Stored items
This is an optimization exercise on Yosys and OpenROAD, whose aim is small area, not a production implementation.
Only simulation tests tie the RTL to the original design; equivalence was not proved.
No activity file was given, so power comes from the tool's default toggle rates.

$ cat design.v
`default_nettype none
module register_file_scoreboard #(
  parameter int DATA_WIDTH = 32
) (
  input  wire logic                   clk,
  input  wire logic                   rst_n,
  input  wire logic [4:0]             rs_addr,
  input  wire logic [4:0]             rt_addr,
  output      logic [DATA_WIDTH-1:0]  rs_data,
  output      logic [DATA_WIDTH-1:0]  rt_data,
  output      logic                   rs_busy,
  output      logic                   rt_busy,
  input  wire logic                   wr_en,
  input  wire logic [4:0]             wr_addr,
  input  wire logic [DATA_WIDTH-1:0]  wr_data,
  input  wire logic                   issue_en,
  input  wire logic [4:0]             issue_dst,
  output      logic [5:0]             busy_count
);
  localparam logic [4:0] c_ZERO_ADDR = 5'd0;
  logic [DATA_WIDTH-1:0] r_regs [32];
  logic [31:0]           r_busy;
  logic [5:0]            r_busy_count;
  logic                  w_wr_hit;
  logic                  w_iss_hit;
  logic [31:0]           w_busy_next;
  logic [5:0]            w_pop;
  logic [DATA_WIDTH-1:0] w_rs_data;
  logic [DATA_WIDTH-1:0] w_rt_data;
  logic                  w_rs_busy;
  logic                  w_rt_busy;
  assign w_wr_hit  = wr_en    && (wr_addr   != c_ZERO_ADDR);
  assign w_iss_hit = issue_en && (issue_dst != c_ZERO_ADDR);
  always_comb begin
    w_busy_next = r_busy;
    if (w_wr_hit) begin
      w_busy_next[wr_addr] = 1'b0;
    end
    if (w_iss_hit) begin
      w_busy_next[issue_dst] = 1'b1;
    end
    w_busy_next[0] = 1'b0;
  end
  always_comb begin
    w_pop = 6'd0;
    for (int i = 0; i < 32; i++) begin
      w_pop = w_pop + {5'd0, r_busy[i]};
    end
  end
  always_ff @(posedge clk or negedge rst_n) begin
    if (!rst_n) begin
      for (int i = 0; i < 32; i++) begin
        r_regs[i] <= '0;
      end
      r_busy       <= '0;
      r_busy_count <= '0;
    end else begin
      if (w_wr_hit) begin
        r_regs[wr_addr] <= wr_data;
      end
      r_busy       <= w_busy_next;
      r_busy_count <= w_pop;
    end
  end
  always_comb begin
    w_rs_data = '0;
    w_rs_busy = 1'b0;
    if (rst_n && (rs_addr != c_ZERO_ADDR)) begin
      if (w_wr_hit && (wr_addr == rs_addr)) begin
        w_rs_data = wr_data;
        w_rs_busy = w_iss_hit && (issue_dst == rs_addr);
      end else begin
        w_rs_data = r_regs[rs_addr];
        w_rs_busy = r_busy[rs_addr];
      end
    end
  end
  always_comb begin
    w_rt_data = '0;
    w_rt_busy = 1'b0;
    if (rst_n && (rt_addr != c_ZERO_ADDR)) begin
      if (w_wr_hit && (wr_addr == rt_addr)) begin
        w_rt_data = wr_data;
        w_rt_busy = w_iss_hit && (issue_dst == rt_addr);
      end else begin
        w_rt_data = r_regs[rt_addr];
        w_rt_busy = r_busy[rt_addr];
      end
    end
  end
  assign rs_data    = w_rs_data;
  assign rt_data    = w_rt_data;
  assign rs_busy    = w_rs_busy;
  assign rt_busy    = w_rt_busy;
  assign busy_count = r_busy_count;
endmodule
`default_nettype wire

# TASK DETAILS
The lines from the one containing "w_rt_busy = w_iss_hit" through the final line of the entries above are to be printed exactly, with nothing added.

# RESULT BELOW
        w_rt_busy = w_iss_hit && (issue_dst == rt_addr);
      end else begin
        w_rt_data = r_regs[rt_addr];
        w_rt_busy = r_busy[rt_addr];
      end
    end
  end
  assign rs_data    = w_rs_data;
  assign rt_data    = w_rt_data;
  assign rs_busy    = w_rs_busy;
  assign rt_busy    = w_rt_busy;
  assign busy_count = r_busy_count;
endmodule
`default_nettype wire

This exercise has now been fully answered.